Jeffrey Wong (Duke University, Mathematics)

Tuesday, April 24, 2018 -
3:00pm to 4:00pm
119 Physics

Under shear, particles suspended in a viscous fluid migrate due to the induced stresses, leading to dispersion of the particle phase. For a film flowing down an incline, particles are driven towards the free surface, which can lead to accumulation of particles at the leading front, even when the particles are negatively buoyant. We consider these dynamics in the lubrication limit for suspensions of moderate to dense concentrations, accounting for the non-uniform distribution of particles in the bulk of the fluid. Assuming a separation of time scales between the fast normal migration of particles and slower flow down the incline, the lubrication model yields a system of PDEs for the depth-integrated flow coupled to a diffusion equation for the particle equilibration in the normal direction. Depending on the distribution of particles, the mixture may either separate into distinct fronts or accumulate at a single particle-rich ridge.
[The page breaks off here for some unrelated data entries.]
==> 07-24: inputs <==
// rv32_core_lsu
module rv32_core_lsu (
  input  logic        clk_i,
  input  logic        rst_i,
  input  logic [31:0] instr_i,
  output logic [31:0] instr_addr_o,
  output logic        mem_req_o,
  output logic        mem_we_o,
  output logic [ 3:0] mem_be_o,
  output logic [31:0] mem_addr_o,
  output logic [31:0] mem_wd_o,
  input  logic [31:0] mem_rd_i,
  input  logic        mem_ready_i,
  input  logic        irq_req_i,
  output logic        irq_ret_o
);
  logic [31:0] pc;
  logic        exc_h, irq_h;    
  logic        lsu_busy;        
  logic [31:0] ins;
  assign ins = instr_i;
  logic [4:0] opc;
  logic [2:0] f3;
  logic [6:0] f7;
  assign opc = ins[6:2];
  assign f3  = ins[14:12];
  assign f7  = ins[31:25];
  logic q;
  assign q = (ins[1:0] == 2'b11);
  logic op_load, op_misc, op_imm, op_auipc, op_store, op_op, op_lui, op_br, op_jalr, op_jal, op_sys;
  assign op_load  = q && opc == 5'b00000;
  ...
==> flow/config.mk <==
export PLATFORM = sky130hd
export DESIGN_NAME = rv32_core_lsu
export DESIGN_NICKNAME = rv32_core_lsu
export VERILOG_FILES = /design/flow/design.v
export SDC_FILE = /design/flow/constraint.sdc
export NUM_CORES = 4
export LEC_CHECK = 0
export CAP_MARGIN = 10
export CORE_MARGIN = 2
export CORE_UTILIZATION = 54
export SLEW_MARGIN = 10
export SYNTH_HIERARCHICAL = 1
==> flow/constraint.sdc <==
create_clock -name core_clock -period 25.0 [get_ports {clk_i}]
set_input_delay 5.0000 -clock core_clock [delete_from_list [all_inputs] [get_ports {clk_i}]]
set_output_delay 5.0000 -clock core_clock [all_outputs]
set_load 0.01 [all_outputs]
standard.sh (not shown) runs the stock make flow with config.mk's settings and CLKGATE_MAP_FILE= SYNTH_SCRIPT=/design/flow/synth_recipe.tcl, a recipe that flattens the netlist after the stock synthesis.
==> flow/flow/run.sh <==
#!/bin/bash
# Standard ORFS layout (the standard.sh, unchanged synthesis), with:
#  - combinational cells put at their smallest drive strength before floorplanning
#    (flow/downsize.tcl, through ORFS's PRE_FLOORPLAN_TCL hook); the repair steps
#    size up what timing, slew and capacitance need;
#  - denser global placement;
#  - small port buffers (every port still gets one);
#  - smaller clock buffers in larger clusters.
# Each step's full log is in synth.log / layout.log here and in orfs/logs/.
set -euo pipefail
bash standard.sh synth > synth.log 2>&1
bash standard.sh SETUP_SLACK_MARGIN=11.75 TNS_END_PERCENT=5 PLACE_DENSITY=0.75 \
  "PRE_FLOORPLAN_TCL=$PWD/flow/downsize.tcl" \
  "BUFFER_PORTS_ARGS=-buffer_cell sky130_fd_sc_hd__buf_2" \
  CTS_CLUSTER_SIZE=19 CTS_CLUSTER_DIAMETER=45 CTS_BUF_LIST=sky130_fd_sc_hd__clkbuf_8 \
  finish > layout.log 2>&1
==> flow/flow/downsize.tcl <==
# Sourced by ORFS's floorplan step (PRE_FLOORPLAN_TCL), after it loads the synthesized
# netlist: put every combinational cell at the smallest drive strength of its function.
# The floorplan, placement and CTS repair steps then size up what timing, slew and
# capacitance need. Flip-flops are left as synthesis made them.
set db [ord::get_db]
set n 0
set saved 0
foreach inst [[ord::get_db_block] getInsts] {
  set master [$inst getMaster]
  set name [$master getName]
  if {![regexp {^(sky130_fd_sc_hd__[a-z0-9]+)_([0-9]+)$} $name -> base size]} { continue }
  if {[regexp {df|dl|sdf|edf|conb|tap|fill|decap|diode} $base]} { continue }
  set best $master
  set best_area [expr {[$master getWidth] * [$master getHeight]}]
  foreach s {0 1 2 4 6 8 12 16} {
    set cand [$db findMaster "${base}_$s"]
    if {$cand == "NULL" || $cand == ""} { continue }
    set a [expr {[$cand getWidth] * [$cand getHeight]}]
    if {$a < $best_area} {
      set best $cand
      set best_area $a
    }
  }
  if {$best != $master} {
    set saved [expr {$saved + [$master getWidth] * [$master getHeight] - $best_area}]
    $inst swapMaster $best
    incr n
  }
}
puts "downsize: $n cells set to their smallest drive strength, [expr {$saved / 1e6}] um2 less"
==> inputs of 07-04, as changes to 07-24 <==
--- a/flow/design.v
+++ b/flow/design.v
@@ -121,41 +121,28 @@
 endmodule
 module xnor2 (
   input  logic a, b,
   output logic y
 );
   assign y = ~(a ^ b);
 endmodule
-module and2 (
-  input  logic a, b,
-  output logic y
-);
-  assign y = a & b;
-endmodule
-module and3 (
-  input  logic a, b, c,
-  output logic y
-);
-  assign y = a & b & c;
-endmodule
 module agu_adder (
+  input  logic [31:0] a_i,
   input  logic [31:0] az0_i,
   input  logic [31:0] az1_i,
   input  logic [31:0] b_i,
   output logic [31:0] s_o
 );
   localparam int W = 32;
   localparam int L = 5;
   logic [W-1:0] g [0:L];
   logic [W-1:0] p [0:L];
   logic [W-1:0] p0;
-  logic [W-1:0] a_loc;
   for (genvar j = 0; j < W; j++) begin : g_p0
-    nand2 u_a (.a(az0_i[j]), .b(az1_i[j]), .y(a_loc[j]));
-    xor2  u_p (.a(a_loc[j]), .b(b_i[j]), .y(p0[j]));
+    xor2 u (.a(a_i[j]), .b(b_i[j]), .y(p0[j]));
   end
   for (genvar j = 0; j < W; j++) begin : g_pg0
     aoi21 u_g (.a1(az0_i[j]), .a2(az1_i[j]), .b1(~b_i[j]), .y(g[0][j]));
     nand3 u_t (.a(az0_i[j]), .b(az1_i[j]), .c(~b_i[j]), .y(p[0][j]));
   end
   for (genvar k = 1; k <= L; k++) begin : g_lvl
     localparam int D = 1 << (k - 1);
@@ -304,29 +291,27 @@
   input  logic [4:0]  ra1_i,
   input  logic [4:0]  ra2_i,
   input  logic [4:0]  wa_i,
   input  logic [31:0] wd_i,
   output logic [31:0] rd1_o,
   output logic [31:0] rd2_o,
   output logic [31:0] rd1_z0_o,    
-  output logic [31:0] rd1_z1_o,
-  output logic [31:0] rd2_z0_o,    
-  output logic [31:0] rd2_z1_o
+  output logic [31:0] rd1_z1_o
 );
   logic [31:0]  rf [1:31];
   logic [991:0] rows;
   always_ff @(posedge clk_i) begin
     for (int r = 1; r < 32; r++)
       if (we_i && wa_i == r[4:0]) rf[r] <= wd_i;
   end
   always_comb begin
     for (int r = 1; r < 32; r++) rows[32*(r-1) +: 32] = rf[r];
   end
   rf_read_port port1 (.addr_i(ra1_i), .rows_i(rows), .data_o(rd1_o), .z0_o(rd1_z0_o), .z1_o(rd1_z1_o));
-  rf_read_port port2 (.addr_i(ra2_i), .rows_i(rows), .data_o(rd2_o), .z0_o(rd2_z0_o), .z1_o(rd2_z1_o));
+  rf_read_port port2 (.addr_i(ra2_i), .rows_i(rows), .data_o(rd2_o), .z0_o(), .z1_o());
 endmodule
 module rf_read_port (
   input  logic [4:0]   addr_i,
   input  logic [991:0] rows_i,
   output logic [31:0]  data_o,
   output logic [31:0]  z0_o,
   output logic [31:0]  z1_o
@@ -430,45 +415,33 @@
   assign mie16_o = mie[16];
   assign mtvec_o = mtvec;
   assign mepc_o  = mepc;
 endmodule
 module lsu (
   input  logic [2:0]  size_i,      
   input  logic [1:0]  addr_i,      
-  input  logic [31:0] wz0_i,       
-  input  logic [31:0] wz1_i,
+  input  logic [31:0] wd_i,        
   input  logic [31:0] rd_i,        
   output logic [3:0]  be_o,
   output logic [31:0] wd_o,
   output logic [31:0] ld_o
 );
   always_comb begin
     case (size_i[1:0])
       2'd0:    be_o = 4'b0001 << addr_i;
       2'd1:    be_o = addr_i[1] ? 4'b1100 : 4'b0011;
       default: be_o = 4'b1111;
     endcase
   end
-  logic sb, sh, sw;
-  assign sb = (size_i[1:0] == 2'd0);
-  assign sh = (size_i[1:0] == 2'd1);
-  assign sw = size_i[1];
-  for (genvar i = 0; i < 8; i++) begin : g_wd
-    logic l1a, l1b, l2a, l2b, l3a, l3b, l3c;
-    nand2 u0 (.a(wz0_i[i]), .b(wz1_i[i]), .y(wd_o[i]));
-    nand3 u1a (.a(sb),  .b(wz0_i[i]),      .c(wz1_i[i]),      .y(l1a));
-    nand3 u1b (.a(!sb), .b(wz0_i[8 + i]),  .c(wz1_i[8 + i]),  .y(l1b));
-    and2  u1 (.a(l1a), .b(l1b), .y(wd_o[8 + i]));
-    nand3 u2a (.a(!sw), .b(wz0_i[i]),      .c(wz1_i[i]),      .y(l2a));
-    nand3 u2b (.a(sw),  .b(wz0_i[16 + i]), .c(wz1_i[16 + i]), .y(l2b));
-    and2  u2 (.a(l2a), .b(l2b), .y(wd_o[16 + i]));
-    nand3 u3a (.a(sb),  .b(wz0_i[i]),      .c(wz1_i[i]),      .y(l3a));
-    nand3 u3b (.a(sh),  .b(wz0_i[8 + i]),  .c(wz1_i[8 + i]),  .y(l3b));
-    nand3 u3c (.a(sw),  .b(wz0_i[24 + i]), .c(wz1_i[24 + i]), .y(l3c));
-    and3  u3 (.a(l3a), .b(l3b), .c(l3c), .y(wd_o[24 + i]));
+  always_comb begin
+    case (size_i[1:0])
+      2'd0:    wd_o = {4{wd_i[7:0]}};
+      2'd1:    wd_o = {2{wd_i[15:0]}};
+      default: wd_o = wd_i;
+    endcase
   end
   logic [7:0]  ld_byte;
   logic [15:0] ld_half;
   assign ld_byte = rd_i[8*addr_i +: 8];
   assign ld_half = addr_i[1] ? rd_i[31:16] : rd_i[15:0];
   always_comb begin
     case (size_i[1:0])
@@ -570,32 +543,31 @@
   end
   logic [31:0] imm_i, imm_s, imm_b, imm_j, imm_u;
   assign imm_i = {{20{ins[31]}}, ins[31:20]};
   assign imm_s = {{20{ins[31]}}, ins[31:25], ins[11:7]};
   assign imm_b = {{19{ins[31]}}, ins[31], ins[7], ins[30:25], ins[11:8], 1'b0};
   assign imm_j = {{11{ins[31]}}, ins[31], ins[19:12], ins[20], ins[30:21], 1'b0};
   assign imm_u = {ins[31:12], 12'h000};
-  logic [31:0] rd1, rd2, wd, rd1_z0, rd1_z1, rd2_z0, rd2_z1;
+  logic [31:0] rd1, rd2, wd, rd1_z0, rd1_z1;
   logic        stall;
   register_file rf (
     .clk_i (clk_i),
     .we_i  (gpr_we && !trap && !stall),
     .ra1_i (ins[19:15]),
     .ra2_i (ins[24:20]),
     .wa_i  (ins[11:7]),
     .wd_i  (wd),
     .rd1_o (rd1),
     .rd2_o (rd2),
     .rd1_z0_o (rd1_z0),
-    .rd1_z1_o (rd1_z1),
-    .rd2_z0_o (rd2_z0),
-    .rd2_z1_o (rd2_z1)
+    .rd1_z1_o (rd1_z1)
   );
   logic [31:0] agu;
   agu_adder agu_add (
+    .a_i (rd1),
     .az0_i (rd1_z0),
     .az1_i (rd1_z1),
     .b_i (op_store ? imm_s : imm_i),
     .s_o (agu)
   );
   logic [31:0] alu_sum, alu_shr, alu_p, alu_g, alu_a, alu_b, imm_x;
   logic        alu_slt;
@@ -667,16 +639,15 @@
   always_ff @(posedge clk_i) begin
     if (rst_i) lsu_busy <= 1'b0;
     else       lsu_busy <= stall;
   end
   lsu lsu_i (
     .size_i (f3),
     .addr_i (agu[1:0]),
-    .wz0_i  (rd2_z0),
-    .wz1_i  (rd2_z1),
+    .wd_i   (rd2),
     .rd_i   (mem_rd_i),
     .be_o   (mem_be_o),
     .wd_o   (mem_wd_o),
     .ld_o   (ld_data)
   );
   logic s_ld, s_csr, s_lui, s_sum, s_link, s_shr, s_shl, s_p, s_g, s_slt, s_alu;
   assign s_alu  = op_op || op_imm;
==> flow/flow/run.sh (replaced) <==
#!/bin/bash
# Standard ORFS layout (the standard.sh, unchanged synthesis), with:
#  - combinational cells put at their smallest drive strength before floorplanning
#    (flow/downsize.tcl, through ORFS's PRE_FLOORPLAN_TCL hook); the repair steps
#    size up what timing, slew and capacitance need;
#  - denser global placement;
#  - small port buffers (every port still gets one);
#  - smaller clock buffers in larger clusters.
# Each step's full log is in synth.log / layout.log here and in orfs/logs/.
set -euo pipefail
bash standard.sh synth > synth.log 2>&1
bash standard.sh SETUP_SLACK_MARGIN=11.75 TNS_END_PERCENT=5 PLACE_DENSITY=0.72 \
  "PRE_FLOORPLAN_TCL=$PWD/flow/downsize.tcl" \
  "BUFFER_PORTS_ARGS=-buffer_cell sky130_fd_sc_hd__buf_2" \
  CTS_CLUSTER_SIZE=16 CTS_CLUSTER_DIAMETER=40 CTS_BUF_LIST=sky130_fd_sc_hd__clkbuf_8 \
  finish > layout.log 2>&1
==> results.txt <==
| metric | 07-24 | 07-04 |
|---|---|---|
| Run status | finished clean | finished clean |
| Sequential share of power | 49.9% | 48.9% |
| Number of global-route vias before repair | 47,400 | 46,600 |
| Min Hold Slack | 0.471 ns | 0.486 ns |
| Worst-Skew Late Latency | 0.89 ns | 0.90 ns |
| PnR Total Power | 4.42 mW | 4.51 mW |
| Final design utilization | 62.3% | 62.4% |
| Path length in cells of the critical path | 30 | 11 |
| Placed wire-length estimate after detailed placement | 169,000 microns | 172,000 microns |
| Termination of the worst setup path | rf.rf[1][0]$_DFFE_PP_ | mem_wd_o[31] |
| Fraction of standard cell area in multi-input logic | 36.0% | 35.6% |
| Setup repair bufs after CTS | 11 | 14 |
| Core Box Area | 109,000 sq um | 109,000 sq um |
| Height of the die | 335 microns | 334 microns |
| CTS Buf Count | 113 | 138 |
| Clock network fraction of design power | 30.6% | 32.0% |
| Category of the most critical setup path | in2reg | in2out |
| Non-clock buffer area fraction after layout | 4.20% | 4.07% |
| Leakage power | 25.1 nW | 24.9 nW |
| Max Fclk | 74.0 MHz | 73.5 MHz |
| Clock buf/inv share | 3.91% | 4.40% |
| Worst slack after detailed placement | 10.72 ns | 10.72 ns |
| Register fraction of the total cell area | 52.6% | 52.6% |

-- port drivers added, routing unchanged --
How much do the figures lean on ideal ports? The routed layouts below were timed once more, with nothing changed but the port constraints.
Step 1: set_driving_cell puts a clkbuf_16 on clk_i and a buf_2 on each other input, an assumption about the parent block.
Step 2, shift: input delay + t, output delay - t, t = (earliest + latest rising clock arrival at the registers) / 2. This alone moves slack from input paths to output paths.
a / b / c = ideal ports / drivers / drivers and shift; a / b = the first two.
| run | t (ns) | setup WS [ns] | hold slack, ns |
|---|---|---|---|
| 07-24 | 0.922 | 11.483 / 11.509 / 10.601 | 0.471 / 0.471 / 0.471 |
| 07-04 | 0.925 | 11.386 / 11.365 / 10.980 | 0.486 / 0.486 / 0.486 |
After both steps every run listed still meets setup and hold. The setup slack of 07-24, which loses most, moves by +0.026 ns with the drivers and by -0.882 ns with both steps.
We explore how the particle distribution determines this behavior, and how shock solutions of the depth-integrated system can be used to describe the downstream dynamics. Of particular interest are singular shock solutions due to the accumulation of particles towards the maximum packing fraction, which introduces a degeneracy into the equation. The saturated ridge at high concentrations is considered in detail with the addition of surface tension, which regularizes the degeneracy.